Valor Econômico, n. 5201, v.21, 05/03/2021. Brasil, p.A4

 

 

 

Atraso na imunização faz país perder ainda mais sintonia com ritmo global

 

Queda das importações desaclopa indústria brasileira das cadeias internacionais de valor

Por Marta Watanabe — De São Paulo

 

 

O atraso na vacinação contra covid-19 não deve sujeitar o Brasil a sanções comerciais, mas é mais um fator a prejudicar a imagem do país, o que pode afetar negociações de acordos com outros países e blocos, avaliam analistas.
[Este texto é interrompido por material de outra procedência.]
==> src/sv/tsa_pkg.sv <==
// ----------------------------------------------------------------------------
// tsa_pkg: shared types and helpers for TCP segment arrival
// Connection state codes, result codes, the classified item carried from the
// front to the back, and modulo-2^32 sequence compares.
// ----------------------------------------------------------------------------
package tsa_pkg;

  localparam int unsigned QDepth = 2;

  localparam logic [15:0] OffsetMask = 16'hF000;
  localparam int unsigned FlagFin = 0;
  localparam int unsigned FlagSyn = 1;
  localparam int unsigned FlagRst = 2;
  localparam int unsigned FlagAck = 4;

  typedef enum logic [3:0] {
    ST_CLOSED     = 4'd0,
    ST_LISTEN     = 4'd1,
    ST_SYN_SENT   = 4'd2,
    ST_SYN_RCVD   = 4'd3,
    ST_EST        = 4'd4,
    ST_FW1        = 4'd5,
    ST_FW2        = 4'd6,
    ST_CLOSE_WAIT = 4'd7,
    ST_CLOSING    = 4'd8,
    ST_LAST_ACK   = 4'd9,
    ST_TIME_WAIT  = 4'd10
  } tsa_state_e;

  typedef enum logic [2:0] {
    ACT_DROP    = 3'd0,
    ACT_PASS    = 3'd1,
    ACT_ACK     = 3'd2,
    ACT_FIN_ACK = 3'd3,
    ACT_LISTEN  = 3'd4
  } tsa_action_e;

  typedef enum logic [2:0] {
    SIG_NONE    = 3'd0,
    SIG_REFUSED = 3'd1,
    SIG_RESET   = 3'd2,
    SIG_CLOSING = 3'd3,
    SIG_INTR    = 3'd4
  } tsa_signal_e;

  typedef enum logic [2:0] {
    REG_RCV_NEXT    = 3'd0,
    REG_RCV_WINDOW  = 3'd1,
    REG_SEND_NEXT   = 3'd2,
    REG_START_STATE = 3'd3,
    REG_START_UNA   = 3'd4,
    REG_START_WND   = 3'd5,
    REG_START_WL1   = 3'd6,
    REG_START_WL2   = 3'd7
  } tsa_reg_e;

  // Static connection parameters; users write them only while idle, unchecked.
  typedef struct packed {
    logic [31:0] rcv_next;
    logic [15:0] rcv_window;
    logic [31:0] send_next;
  } tsa_cfg_t;

  // Load strobes for the back's state registers.
  typedef struct packed {
    logic        state;
    logic        una;
    logic        wnd;
    logic        wl1;
    logic        wl2;
    logic [31:0] value;
  } tsa_load_t;

  // Classified segment: ok folds the length check and acceptability test.
  typedef struct packed {
    logic [31:0] seq;
    logic [31:0] ack;
    logic [15:0] window;
    logic        fin;
    logic        syn;
    logic        rst;
    logic        ack_flag;
    logic        ok;
  } tsa_item_t;

  typedef struct packed {
    tsa_action_e action;
    logic [31:0] reply_seq;
    logic [31:0] reply_ack;
    tsa_signal_e user_signal;
    logic        remove_socket;
    logic [3:0]  new_state;
  } tsa_result_t;

  function automatic logic seq_lt(logic [31:0] a, logic [31:0] b);
    logic [31:0] diff;
    diff = a - b;
    return diff[31];
  endfunction

  function automatic logic seq_le(logic [31:0] a, logic [31:0] b);
    return (a == b) || seq_lt(a, b);
  endfunction

endpackage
O efeito mais imediato do atraso no controle da covid-19 é o impacto na economia doméstica, o que, do ponto de vista de comércio exterior, deve reduzir importações e tornar-se uma trava adicional para a indústria aproveitar a esperada retomada do comércio internacional, dado o descompasso entre o Brasil e os principais mercados na superação da pandemia.

 

O superávit na balança comercial de 2021 não está ameaçado, dizem analistas, mas o descompasso contribui por uma dependência maior de commodities na pauta exportadora, o que limita a expansão de atividades e a geração de empregos.

 

O atraso na vacinação não deve suscitar sanções comerciais, mas corrobora para uma imagem negativa do Brasil no cenário internacional, já desgastada pela agenda ambiental, avalia Rafael Cagnin, economista do Instituto de Estudos para o Desenvolvimento Industrial (Iedi). “Isso pode resultar em dificuldade de negócios de forma geral, porque impacta relações diplomáticas, podendo influenciar na negociação de acordos.”

 

Lia Valls, pesquisadora do Instituto Brasileiro de Economia (Ibre/FGV), também avalia que sanções comerciais não devem ser aplicadas, mas o atraso na vacinação piora o ambiente se o país quiser ter voz ativa nas negociações.

 

Para José Augusto de Castro, presidente da Associação de Comércio Exterior do Brasil (AEB), sanções comerciais de outros países são remotas, mas o atraso na vacinação afeta o comércio exterior. “Há menos recursos disponíveis para programas como o Proex, de financiamento às exportações.” Para ele a pandemia é prioridade, mas o ritmo de vacinação aquém do esperado dificulta a retomada da indústria. “O superávit na balança comercial este ano virá principalmente de exportação de commodities, que estão com preços elevados. O mundo é que está fazendo o Brasil ter um momento das exportações.”

 

Com dependência maior de commodities, diz Welber Barral, estrategista de comércio exterior da Ourinvest, não se agrega valor na indústria doméstica, o que resulta em menor criação de empregos e menor crescimento.

 

Para aproveitar esperada recuperação do mercado mundial, diz Cagnin, as empresas precisam ter condições de modernização, o que não é possível com atividade econômica fraca e irregular, sem perspectivas de retomada e nem condições de financiamento. É importante, diz, que a indústria esteja preparada para um comércio internacional mais intensivo em tecnologia e de maior valor agregado. Ele lembra que no ano passado, segundo dados levantados pelo Iedi, os setores mais intensivos em tecnologia foram os que mais tiveram perdas na exportação.

 

A exportação da indústria de alta tecnologia caiu 37,2% em 2020 contra o ano anterior, em queda muito maior que a da média da indústria de transformação, que recuou 12%, diz Cagnin. Já os ramos da indústria de média-alta tecnologia tiveram retração de 21,6%. Intensificada com a pandemia, a perda resulta numa desintegração e desacoplamento da indústria brasileira das cadeias internacionais de valor, aponta o economista.